No Justification Necessary
Again, there is no such thing as an unborn baby. If it's a baby, by definition it's already born.
If it's unborn, it's a blastocyst, a zygote, or in the late stages a fetus.
A NY Times opinion piece asks the question, Does Down Syndrome Justify Abortion? The answer is easy: yes. Yes it does. But then, so does having 46 chromosomes.
The only questions you should ask are whether the mother wants the child, and is well-informed about the risks. If she doesn’t, she doesn’t have to “justify” getting the abortion.

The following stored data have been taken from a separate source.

--- src/rtl/add_arb_pkg.sv ---
// Shared definitions for the add_arb round-robin adder arbiter:
// size limits, FSM state type and the rotating-priority grant function.
package add_arb_pkg;

    localparam int NREQ_MAX  = 8;
    localparam int IDX_MAX_W = $clog2(NREQ_MAX);

    typedef enum logic {
        ARB_EMPTY = 1'b0,
        ARB_FULL  = 1'b1
    } arb_state_t;

    // Search starts just after the last winner and wraps round to it, so the
    // winner of the previous grant has the lowest priority this time.
    function automatic logic [NREQ_MAX-1:0] arb_pick(
        input logic [NREQ_MAX-1:0]  valid,
        input logic [IDX_MAX_W-1:0] last,
        input int                   nreq
    );
        logic [NREQ_MAX-1:0] grant;
        logic                found;
        int                  idx;
        grant = '0;
        found = 1'b0;
        idx   = 0;
        for (int k = 1; k <= NREQ_MAX; k++) begin
            if (k <= nreq && !found) begin
                idx = (int'(last) + k) % nreq;
                if (valid[idx[IDX_MAX_W-1:0]]) begin
                    grant[idx[IDX_MAX_W-1:0]] = 1'b1;
                    found = 1'b1;
                end
            end
        end
        return grant;
    endfunction

endpackage

--- src/rtl/add_arb_adder8.sv ---
// adder8: plain 8-bit ripple-carry adder shared by all add_arb requesters.
module adder8 (
    input  logic [7:0] i_a,
    input  logic [7:0] i_b,
    input  logic       i_cin,
    output logic [7:0] o_sum,
    output logic       o_cout
);

    logic [8:0] w_carry;

    assign w_carry[0] = i_cin;

    for (genvar g = 0; g < 8; g++) begin : gen_fa
        assign o_sum[g]       = i_a[g] ^ i_b[g] ^ w_carry[g];
        assign w_carry[g + 1] = (i_a[g] & i_b[g]) | (w_carry[g] & (i_a[g] ^ i_b[g]));
    end

    assign o_cout = w_carry[8];

endmodule

--- src/rtl/add_arb.sv ---
// add_arb: round-robin arbiter feeding one shared adder8 into a single response register.
// Define ADD_ARB_OVF_EN to add the registered signed-overflow output rsp_ovf.
module add_arb
    import add_arb_pkg::*;
#(
    parameter int NREQ = 4,
    parameter int IDW  = $clog2(NREQ)
) (
    input  logic              clk,
    input  logic              reset_n,
    input  logic [NREQ-1:0]   req_valid,
    input  logic [8*NREQ-1:0] req_a,
    input  logic [8*NREQ-1:0] req_b,
    output logic [NREQ-1:0]   req_ready,
    output logic              rsp_valid,
    input  logic              rsp_ready,
    output logic [7:0]        rsp_sum,
    output logic              rsp_cout,
    output logic [IDW-1:0]    rsp_id
`ifdef ADD_ARB_OVF_EN
    ,
    output logic              rsp_ovf
`endif
);

    arb_state_t          r_state;
    logic [IDW-1:0]      r_last;
    logic [7:0]          r_sum;
    logic                r_cout;
    logic [IDW-1:0]      r_id;
`ifdef ADD_ARB_OVF_EN
    logic                r_ovf;
`endif

    logic [NREQ_MAX-1:0]  w_validExt;
    logic [IDX_MAX_W-1:0] w_lastExt;
    logic [NREQ_MAX-1:0]  w_pick;
    logic [NREQ-1:0]      w_grant;
    logic                 w_anyGrant;
    logic                 w_accept;
    logic                 w_fire;
    logic [IDW-1:0]       w_grantIdx;
    logic [7:0]           w_a;
    logic [7:0]           w_b;
    logic [7:0]           w_sum;
    logic                 w_cout;

    always_comb begin
        w_validExt             = '0;
        w_validExt[NREQ-1:0]   = req_valid;
        w_lastExt              = '0;
        w_lastExt[IDW-1:0]     = r_last;
    end

    assign w_pick     = arb_pick(w_validExt, w_lastExt, NREQ);
    assign w_grant    = w_pick[NREQ-1:0];
    assign w_anyGrant = |w_pick;

    // The register can take a new result when empty or when its current one leaves this cycle.
    assign w_accept   = reset_n && ((r_state == ARB_EMPTY) || rsp_ready);
    assign w_fire     = w_accept && w_anyGrant;
    assign req_ready  = w_accept ? w_grant : '0;

    always_comb begin
        w_grantIdx = '0;
        w_a        = '0;
        w_b        = '0;
        for (int i = 0; i < NREQ; i++) begin
            if (w_grant[i]) begin
                w_grantIdx = IDW'(i);
                w_a        = req_a[8*i +: 8];
                w_b        = req_b[8*i +: 8];
            end
        end
    end

    adder8 u_adder8 (
        .i_a    (w_a),
        .i_b    (w_b),
        .i_cin  (1'b0),
        .o_sum  (w_sum),
        .o_cout (w_cout)
    );

    always_ff @(posedge clk or negedge reset_n) begin
        if (!reset_n) begin
            r_state <= ARB_EMPTY;
            r_last  <= IDW'(NREQ - 1);
            r_sum   <= '0;
            r_cout  <= 1'b0;
            r_id    <= '0;
`ifdef ADD_ARB_OVF_EN
            r_ovf   <= 1'b0;
`endif
        end else if (w_fire) begin
            r_state <= ARB_FULL;
            r_last  <= w_grantIdx;
            r_sum   <= w_sum;
            r_cout  <= w_cout;
            r_id    <= w_grantIdx;
`ifdef ADD_ARB_OVF_EN
            r_ovf   <= (w_a[7] == w_b[7]) && (w_sum[7] != w_a[7]);
`endif
        end else if (r_state == ARB_FULL && rsp_ready) begin
            r_state <= ARB_EMPTY;
        end
    end

    assign rsp_valid = (r_state == ARB_FULL);
    assign rsp_sum   = r_sum;
    assign rsp_cout  = r_cout;
    assign rsp_id    = r_id;
`ifdef ADD_ARB_OVF_EN
    assign rsp_ovf   = r_ovf;
`endif

endmodule

--- config.mk ---
export PLATFORM = sky130hd
export DESIGN_NAME = add_arb
export DESIGN_NICKNAME = d
export VERILOG_FILES = /design/src/rtl/add_arb_pkg.sv /design/src/rtl/add_arb_adder8.sv /design/src/rtl/add_arb.sv
export SDC_FILE = /design/constraint.sdc
export NUM_CORES = 1
export LEC_CHECK = 0
export CAP_MARGIN = 20
export CORE_ASPECT_RATIO = 1.5
export CORE_MARGIN = 5
export CORE_UTILIZATION = 38
export DETAILED_ROUTE_END_ITERATION = 8
export PLACE_DENSITY_LB_ADDON = 0.3
export SLEW_MARGIN = 40
export SYNTH_ARGS = -nofsm -noshare
export SYNTH_HDL_FRONTEND = slang
export SYNTH_SLANG_ARGS = --single-unit
export TNS_END_PERCENT = 10
--- constraint.sdc ---
create_clock -name clk -period 5.4 [get_ports clk]
set_clock_uncertainty 0.2 [all_clocks]
set_input_delay 1.08 -clock clk [delete_from_list [all_inputs] [get_ports clk]]
set_output_delay 1.08 -clock clk [all_outputs]
set_load 0.01 [all_outputs]
==> out/qor.yml, run 1 <==
outcome:
  status: "complete, but fails checks"
  violations: "setup timing"
sta:
  rsz0062_at_grt: "true"
  finalHoldViolCount: 0
  min_period_over_period_pct: 102
  max_slew_margin_pct: 54.2
  worstMarginPinSlew_ns: 0.684
  fmax_ghz: 0.182
  setup_ws_ns: -0.0985
  period_minus_slack_ns: 5.50
  report.final.setup_viol: 2
  maxSlewViolCount: 0
  hold_ws_ns: 0.300
cts:
  clk_pin_slew_ns: 0.06
  cts_root_buffer: "clkbuf_8"
  cts_made_buffers: 3
  htree_levels: 1
  clock-sinks: 14
  clock_latency_ns: 0.24
  cts_tree: "yes"
  cts_hold_buf: 0
  cts_buffer_depth: 2
worst_setup_path:
  critical_path_class: "input port to flip-flop"
  critical_path.startpoint: "req_valid[1]"
  worstSetupEndpointType: "flip-flop"
  rr_worst_depth: 19
  crit_path_frequent_cell: "fa_2"
  crit_arrival_ns: 5.42
  r2r-start: "r_last[0]$_DFFE_PN1P_"
  r2r_setup_slack_ns: 0.01
  r2r-end: "rsp_sum[7]$_DFFE_PN0P_"
  crit_buf_inv: 4
  cp_max_fo: 9
  crit_chain: "buf_2 > mux4_2 > or3b_1 > a21oi_2 > a21oi_1 > buf_4 > o21ai_0 > o21ai_1 > ha_2 > fa_2 > fa_2 > fa_1 > inv_1 > fa_2 > fa_2 > fa_1 > inv_1 > fa_1 > mux2_2"
  slowest_stage: "mux4_2"
  required_ns: 5.32
  cp_top_family: "adder cells"
  crit_path_start_kind: "input port"
  max_stage_delay_ns: 0.55
route:
  ant_nets: 0
  vias: 2210
  wl_um: 6980
  via_per_inst: 5.58
  first_pass_iters: 4
  drtIter0Drc: 129
  drc_errors: 0
  wl_per_cell_um: 17.6
synth:
  ys_ff_latch: 14
  synth.most_common_cell: "o21ai_0"
  yosysSeqAreaShare_pct: 19.4
  ys.warnings.count: 0
  async_flop_share_pct: 100
  synth.top_cell.area_share_pct: 16.5
  synth_ff_type: "dfrtp_1"
  synth_edf_count: 0
  avgSynthCellArea_sq_um: 8.26
  yosys-top-cells-area: "dfrtp_1 (17%), o21ai_0 (8.3%), a311oi_1 (7.7%), fa_1 (7.7%), ha_1 (6.2%)"
  synth_nets: 307
  synth_cells: 220
  yosys.area.top_type: "dfrtp_1"
  syn_area_sq_um: 1820
  synth_commonest_cells: "o21ai_0 (30), inv_1 (29), nand2_1 (18)"
  synth.distinct_cells: 44
global_routing:
  antenna_found_initial: 0
  grt_max_degree: 19
  grt_first_pass_wirelength_um: 10500
  grt_overflow_total: 0
  grtUsageTotal_pct: 21.7
  grt_pass1_vias: 2258
worst_hold_path:
  holdCritStartpoint: "rsp_sum[1]$_DFFE_PN0P_"
  hp-class: "flip-flop to flip-flop"
  holdPathEnd: "rsp_sum[1]$_DFFE_PN0P_"
  min_path_cells: 1
floorplanning:
  rows: 30
  dieArea_sq_um: 6290
  die_width_um: 66.5
  ios: 87
  coreArea_sq_um: 4580
  start_util_pct: 39.7
  dieHeight_um: 94.7
pwr:
  p_per_area_nw_per_um2: 781
  max-vdd-ir-drop_mv: 0.357
  power.static_leakage_nw: 1.31
place:
  io_buffers: 86
  placedCellCount: 387
  dp_hpwl_um: 5750
  place_area_sq_um: 2990
  gp_congestion: 0.883
final_layout:
  fin_cells: 396
  n_antenna_cell: 0
  nFillCells: 401
  drive_gt1_share_pct: 23.5
  area_growth_syn_to_layout_pct: 70.6
  fin_util_pct: 67.7
  finalNetCount: 420
  final_area_sq_um: 3100
job:
  cap_violations: 0
## flip-flops by register name (all words and copies together) (netlist names)
name,flops
rsp_valid,1
rsp_sum,8
rsp_id,2
rsp_cout,1
r_last,2
## stage by stage
step           setup WS, ns  TNS [ns]  power, mW
2_1_floorplan        -0.176    -0.275       1.54
5_1_grt              -0.236    -0.383       2.62
3_5_place_dp         -0.812     -2.05       2.26
6_report            -0.0985    -0.123       2.42
3_3_place_gp         -0.645     -1.62       2.19
4_1_cts              -0.213    -0.278       2.41
## layer usage
metal,track usage (%),up-vias,share of wire [%]
met5,0,-,0
met4,3.05,0,0.77
met3,4.64,4,8.3
met2,43.5,95,55
met1,22.9,1057,36
li1,-,1054,-
## timing repair
action,4_1_cts,5_1_grt
cloned,1,0
buffers inserted,2,2
resized for setup,22,1
setup endpoints to repair,3,2
pin swaps,9,4
## layout by cell type (no fill, tap or decap), drive strengths merged, types with 2 or more instances in the layout
cell type and instances:
ha 9, o21ai 31, buf 40, o41ai 2, or3b 5, and3 2
o21a 2, nand3b 4, nand2 18, a2bb2oi 7, clkdlybuf4s50 82, a31oi 17
a21oi 5, nand3 2, mux2i 3, dfrtp 12, clkbuf 4, nor2 3
fa 7, a311oi 16, mux2 6, a21o 2, o22ai 3, mux4 4
inv 29, dfstp 2
## worst register-to-register path, cell delays in order (launching register included)
cell and delay, ns:
dfstp_2 0.64, inv_1 0.12, ha_4 0.29, or3b_2 0.45
nand3_1 0.14, and4_1 0.28, a211o_1 0.26, a311oi_2 0.09
o21ai_1 0.18, ha_2 0.21, fa_2 0.20, fa_2 0.19
fa_1 0.16, inv_1 0.05, fa_2 0.34, fa_2 0.34
fa_1 0.36, inv_1 0.08, fa_1 0.42, mux2_2 0.27
## logic make-up (layout without fill, tap and decap cells)
kind of cell | Yosys count | count (layout) | share of synthesized area [%]
flip-flops | 14 | 14 | 19.4
multiplexers | 12 | 13 | 9.09
buffers and inverters | 44 | 155 | 9.71
adder cells (fa/ha/maj) | 16 | 16 | 13.9
AO/OA/AOI/OAI | 92 | 92 | 34.9
AND/OR/NAND/NOR | 42 | 42 | 12.9
## layout make-up
cell class / instances / area [sq um] / share of cell area [%]
Clock buffer: 4 / 45.0 / 1.45
Inverter: 29 / 109 / 3.51
Multi-Input combinational cell: 163 / 1400 / 45.2
Sequential cell: 14 / 353 / 11.4
Tap cell: 64 / 80.1 / 2.58
Timing Repair Buffer: 122 / 1110 / 35.8
## where the power goes
part	total, mW	internal (mW)	switching [mW]
Combinational	2.11	1.04	1.07
Clock	0.0857	0.0520	0.0337
Sequential	0.219	0.176	0.0430
## worst max-delay path by stage
| stage | endpoint | slack (ns) | cells after the start |
|---|---|---|---|
| floorplan | rsp_sum[7]$_DFFE_PN0P_ | -0.18 | 19 |
| global placement | rsp_sum[7]$_DFFE_PN0P_ | -0.64 | 19 |
| detailed placement | rsp_sum[7]$_DFFE_PN0P_ | -0.81 | 18 |
| CTS | rsp_sum[7]$_DFFE_PN0P_ | -0.21 | 18 |
| global route | rsp_sum[7]$_DFFE_PN0P_ | -0.24 | 18 |
| finish | rsp_sum[7]$_DFFE_PN0P_ | -0.1 | 19 |
(Power assumes the default switching activity.)
==> run 2, diff against run 1 <==
- HOLD_SLACK_MARGIN: unset -> 0.1
- PLACE_DENSITY: unset -> 0.88
- PLACE_DENSITY_LB_ADDON: 0.3 -> unset
==> run 2 against run 1 <==
Effect of this change:
- register-to-register slack better by 0.10 ns
- power is 8.1% higher
- count of clock-buffer cells in the layout unchanged
- final cell count increased by 1.0%
- critical endpoint unchanged
- via count rose by 2.9%
- worst hold slack is essentially flat
- largest cell class unchanged
- clock power grew 19%
- routed wire length is 5.5% higher
- sequential power is essentially flat
- the run still ends with setup timing left
==> out/qor.yml, run 2 (synthesized netlist as in run 1, its figures left out) <==
pwr:
  p_per_area_nw_per_um2: 813  # +4.2%
  power.static_leakage_nw: 1.35  # +3.0%
  max-vdd-ir-drop_mv: 0.358  # +0.21%
cts:
  clock_latency_ns: 0.25  # about the same
  cts_made_buffers: 3  # unchanged
  cts_root_buffer: "clkbuf_8"
  htree_levels: 1  # unchanged
  cts_hold_buf: 0  # unchanged
  clk_pin_slew_ns: 0.06  # about the same
  cts_buffer_depth: 2  # unchanged
  clock-sinks: 14  # unchanged
  cts_tree: "yes"
final_layout:
  final_common_cell: "clkdlybuf4s50_1"
  final_area_sq_um: 3220  # +3.8%
  n_antenna_cell: 0  # unchanged
  fin_util_pct: 70.2  # +2.5 points
  largest_reg_flops: 8  # unchanged
  drive_gt1_share_pct: 29.2  # +5.7 points
  nFillCells: 360  # -10%
  final_cell_mix: "clkdlybuf4s50_1 (82), buf_4 (41), inv_1 (26)"
  finalNetCount: 424  # +0.95%
  area_growth_syn_to_layout_pct: 77.0
  fin_cells: 400  # +1.0%
sta:
  setup_ws_ns: -0.0814  # +0.0171 ns
  maxSlewViolCount: 0  # unchanged
  report.final.setup_viol: 2  # unchanged
  rsz0062_at_grt: "true"
  period_minus_slack_ns: 5.48  # -0.0171 ns
  max_slew_margin_pct: 49.5  # -4.7 points
  fin_tns_setup_ns: -0.110  # +0.0136 ns
  fmax_ghz: 0.182  # +0.31%
  worstMarginPinSlew_ns: 0.755  # +0.0705 ns
  min_period_over_period_pct: 102  # -0.32 points
  finalHoldViolCount: 0  # unchanged
worst_setup_path:
  max_stage_delay_ns: 0.55  # about the same
  cp_max_fo: 8  # -1
  crit_buf_inv: 3  # -1
  cp_top_family: "adder cells"
  required_ns: 5.33  # about the same
  crit_path_frequent_cell: "fa_2"
  crit_path_start_kind: "input port"
  slowest_stage: "mux4_2"
  critical_path_class: "input port to flip-flop"
  crit_chain: "clkdlybuf4s15_2 > mux4_2 > nand2_1 > o31ai_2 > a211o_2 > a311oi_2 > o21ai_1 > ha_2 > fa_2 > fa_2 > fa_2 > inv_2 > fa_2 > fa_2 > fa_2 > inv_2 > fa_1 > mux2_2"
  worstSetupEndpointType: "flip-flop"
  crit_arrival_ns: 5.41  # about the same
global_routing:
  grt_max_degree: 19  # unchanged
  grt_overflow_total: 0  # unchanged
  grt_pass1_vias: 2341  # +3.7%
  antenna_found_initial: 0  # unchanged
  grtUsageTotal_pct: 23.5  # +1.7 points
  grt_first_pass_wirelength_um: 11200  # +6.4%
floorplanning:
  dieHeight_um: 94.7  # unchanged
  die_width_um: 66.5  # unchanged
  dieArea_sq_um: 6290  # unchanged
  rows: 30  # unchanged
  coreArea_sq_um: 4580  # unchanged
  ios: 87  # unchanged
  start_util_pct: 39.7  # unchanged
route:
  ant_nets: 0  # unchanged
  drc_errors: 0  # unchanged
  first_pass_iters: 5  # +1
  wl_um: 7360  # +5.5%
  via_per_inst: 5.69  # +1.9%
  vias: 2274  # +2.9%
  wl_per_cell_um: 18.4  # +4.5%
  drtIter0Drc: 168  # +30%
outcome:
  violations: "setup timing"
  status: "complete, but fails checks"
worst_hold_path:
  hp-class: "flip-flop to flip-flop"
place:
  gp_congestion: 0.960  # +8.7%
  io_buffers: 86  # unchanged
  dp_hpwl_um: 5850  # +1.6%
  place_area_sq_um: 3010  # +0.42%
  placedCellCount: 387  # unchanged
job:
  cap_violations: 0  # unchanged
==> run 2: worst paths after layout <==
path                                          end  slack [ns]  depth (start not counted)                   start
hold / removal             rsp_sum[1]$_DFFE_PN0P_        0.30                          1  rsp_sum[1]$_DFFE_PN0P_
min in group asynchronous   rsp_valid$_DFFE_PN0P_        0.94                          2                 reset_n
setup reg to reg           rsp_sum[7]$_DFFE_PN0P_        0.11                         20   r_last[0]$_DFFE_PN1P_
max in group asynchronous   r_last[0]$_DFFE_PN1P_        3.82                          2                 reset_n
hold reg to reg            rsp_sum[1]$_DFFE_PN0P_        0.30                          1  rsp_sum[1]$_DFFE_PN0P_
setup / recovery           rsp_sum[7]$_DFFE_PN0P_       -0.08                         18            req_valid[0]
==> run 2: cell type report <==
| cell class | count | area [sq um] | area share (%) |
|---|---|---|---|
| Inverter | 29 | 109 | 3.39 |
| Multi-Input combinational cell | 162 | 1440 | 44.7 |
| Clock buffer | 4 | 55.1 | 1.71 |
| Sequential cell | 14 | 353 | 11.0 |
| Tap cell | 64 | 80.1 | 2.49 |
| Timing Repair Buffer | 127 | 1180 | 36.8 |
==> run 2: per-layer routing <==
| layer | up-vias | GRT usage [%] | wire length, um |
|---|---|---|---|
| met1 | 1067 | 24.3 | 2620 |
| li1 | 1059 | - | - |
| met4 | 0 | 10.2 | 323 |
| met2 | 122 | 44.7 | 3910 |
| met3 | 26 | 4.17 | 508 |
| met5 | - | 0 | 0 |
==> run 2: report_power, final <==
part           switching (mW)  internal [mW]
clock network          0.0374         0.0646
logic                    1.16           1.14
registers              0.0414          0.176
==> run 2: worst reg2reg max path, stage by stage, from the launching register on <==
cell and delay (ns):
dfstp_2 0.61, inv_1 0.11, ha_4 0.31, or3b_4 0.13, nand3_2 0.09, buf_4 0.15, and3_4 0.18, a221o_2 0.39
a311oi_2 0.29, o21ai_1 0.09, ha_2 0.19, fa_2 0.36, fa_2 0.37, fa_2 0.35, inv_2 0.06, fa_2 0.18
fa_2 0.20, fa_2 0.19, inv_2 0.04, fa_1 0.42, mux2_2 0.27
==> run 2: through the flow <==
stage                     total power [mW]  worst slack [ns]  hold slack, ns
after CTS                             2.57           -0.0689           0.306
after detailed placement              2.28            -0.813           0.293
after floorplan                       1.54            -0.176           0.333
final                                 2.61           -0.0814           0.300
after global routing                  2.81            -0.199           0.323
after global placement                2.22            -0.653           0.286
==> run 2: repair_timing <==
action	in CTS	in global routing
pin swaps	16	2
hold endpoints to repair	0	0
resized for setup	40	5
setup buffers	9	0
setup endpoints to repair	3	2
==> run 3, diff against run 2 <==
- CAP_MARGIN: 20 -> unset
- CORE_UTILIZATION: 38 -> 32
- PLACE_DENSITY: 0.88 -> 0.74
- clock period: 5.4 -> 5.6 ns (I/O delays scaled with it)
==> run 3 against run 2 <==
Effect of this change:
- the flow now finishes without violations
- setup slack improved by 0.22 ns
- sequential power shrank 7%
- register-to-register slack improved by 0.11 ns
- power down 7.6%
- die area rose by 16%
- sequential share of layout area rose by 0.090 points
- critical endpoint unchanged
- largest cell class unchanged
- largest power group unchanged
==> out/qor.yml, run 3 (synthesized netlist as in run 1, its figures left out) <==
outcome:
  status: "finished clean"
route:
  first_pass_iters: 4  # -1
  top_layer_used: "met4"
  vias: 2211  # -2.8%
  wl_um: 7090  # -3.7%
  ant_nets: 0  # unchanged
  wl_per_cell_um: 17.5  # -4.7%
  drc_errors: 0  # unchanged
  wl_met1_um: 2580  # -1.7%
  drtIter0Drc: 72  # -57%
  via_per_inst: 5.47  # -3.7%
  wl_met2_um: 3720  # -4.8%
  wl_met3_um: 617  # +21%
worst_setup_path:
  cp_max_fo: 7  # -1
  crit_path_frequent_cell: "fa_2"
  crit_chain: "clkbuf_2 > buf_4 > or3b_2 > nand3_1 > nand4_1 > and3_4 > a311oi_2 > o21ai_1 > ha_2 > fa_2 > fa_2 > fa_1 > inv_1 > fa_2 > fa_2 > fa_1 > inv_1 > fa_1 > mux2_2"
  max_stage_delay_ns: 0.45  # -0.10 ns
  required_ns: 5.53  # +0.20 ns
  crit_path_start_kind: "input port"
  critical_path_class: "input port to flip-flop"
  crit_arrival_ns: 5.38  # -0.03 ns
  critical_path.startpoint: "req_valid[1]"
  slowest_stage: "or3b_2"
  r2r-start: "r_last[1]$_DFFE_PN1P_"
  worstSetupEndpointType: "flip-flop"
pwr:
  max-vdd-ir-drop_mv: 0.289  # -19%
  p_per_area_nw_per_um2: 758  # -6.8%
  clkPwrFrac_pct: 4.0  # about the same
  p_int_mw: 1.28  # -6.7%
  switching_share_pct: 46.9  # -0.46 points
  pwr-share-comb_pct: 87.7  # about the same
  power_frac_seq_pct: 8.3  # about the same
  p_switching_mw: 1.13  # -8.5%
  power.static_leakage_nw: 1.34  # -0.37%
  total_power_mw: 2.42  # -7.6%
floorplanning:
  die_width_um: 71.5  # +7.6%
  dieHeight_um: 102  # +8.0%
  dieArea_sq_um: 7320  # +16%
  coreArea_sq_um: 5490  # +20%
  ios: 87  # unchanged
  start_util_pct: 33.1  # -6.6 points
  rows: 33  # +10%
global_routing:
  antenna_found_initial: 0  # unchanged
  grt_max_degree: 19  # unchanged
  grtUsageTotal_pct: 19.4  # -4.1 points
  grt_pass1_vias: 2312  # -1.2%
  grt_overflow_total: 0  # unchanged
  grt_first_pass_wirelength_um: 11200  # about the same
worst_hold_path:
  holdCritStartpoint: "rsp_sum[0]$_DFFE_PN0P_"
  hp-class: "flip-flop to flip-flop"
cts:
  clock_latency_ns: 0.24  # about the same
  cts_root_buffer: "clkbuf_8"
  cts_hold_buf: 0  # unchanged
  cts_buffer_depth: 2  # unchanged
  clock-sinks: 14  # unchanged
  cts_tree: "yes"
  cts_made_buffers: 3  # unchanged
  clk_pin_slew_ns: 0.06  # about the same
  htree_levels: 1  # unchanged
final_layout:
  largest_reg_flops: 8  # unchanged
  final_common_cell: "clkdlybuf4s50_1"
  nFillCells: 499  # +39%
  drive_gt1_share_pct: 26.3  # -2.8 points
  finalNetCount: 422  # -0.47%
  n_antenna_cell: 0  # unchanged
  area_growth_syn_to_layout_pct: 75.6
  final_cell_mix: "clkdlybuf4s50_1 (82), buf_4 (35), inv_1 (28)"
  fin_util_pct: 58.1  # -12 points
sta:
  hold_ws_ns: 0.304  # +0.00384 ns
  maxSlewViolCount: 0  # unchanged
  report.final.setup_viol: 0  # -2
  worstMarginPinSlew_ns: 0.686  # -0.0683 ns
  setup_ws_ns: 0.141  # +0.223 ns
  min_period_over_period_pct: 97.5
  fmax_ghz: 0.183
  rsz0062_at_grt: "false"
  max_slew_margin_pct: 54.1  # +4.6 points
  finalHoldViolCount: 0  # unchanged
  period_minus_slack_ns: 5.46
place:
  gp_congestion: 0.882  # -8.1%
  io_buffers: 86  # unchanged
  dp_hpwl_um: 5650  # -3.5%
  pre_cts_ws_ns: -0.670  # +0.143 ns
job:
  cap_violations: 0  # unchanged
==> run 3: cell count changes in the layout (fill, tap and decap cells not counted), sizes merged <==
cell	previous run	this run
buf	43	40
clkbuf	4	6
clkdlybuf4s15	2	0
mux4	3	4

The article does mention something I don’t like: the parents chose to keep the child (and that’s something I support, too — pro-choice means what it says, it is the parents’ choice), and they got a lot of pushback, with the medical staff emphasizing the dangers and compromises to a Down syndrome child, and mildly pressuring them to get an abortion. That shouldn’t happen. Inform them of the risks, but really, it is entirely the parents’ choice.
I wonder if, when a pregnant woman is found to be carrying a healthy wild-type child with 46 chromosomes, the doctors and nurses then urge her to get an abortion because of all the dangers of pregnancy and childbirth, and the horrible excess work and worry and anxiety that having any child causes? If all we cared about was reducing harm, it’s absolutely insane that society allows women to inflict pregnancy on themselves.
But just as no one has to justify getting pregnant, no one should have to justify ending a pregnancy.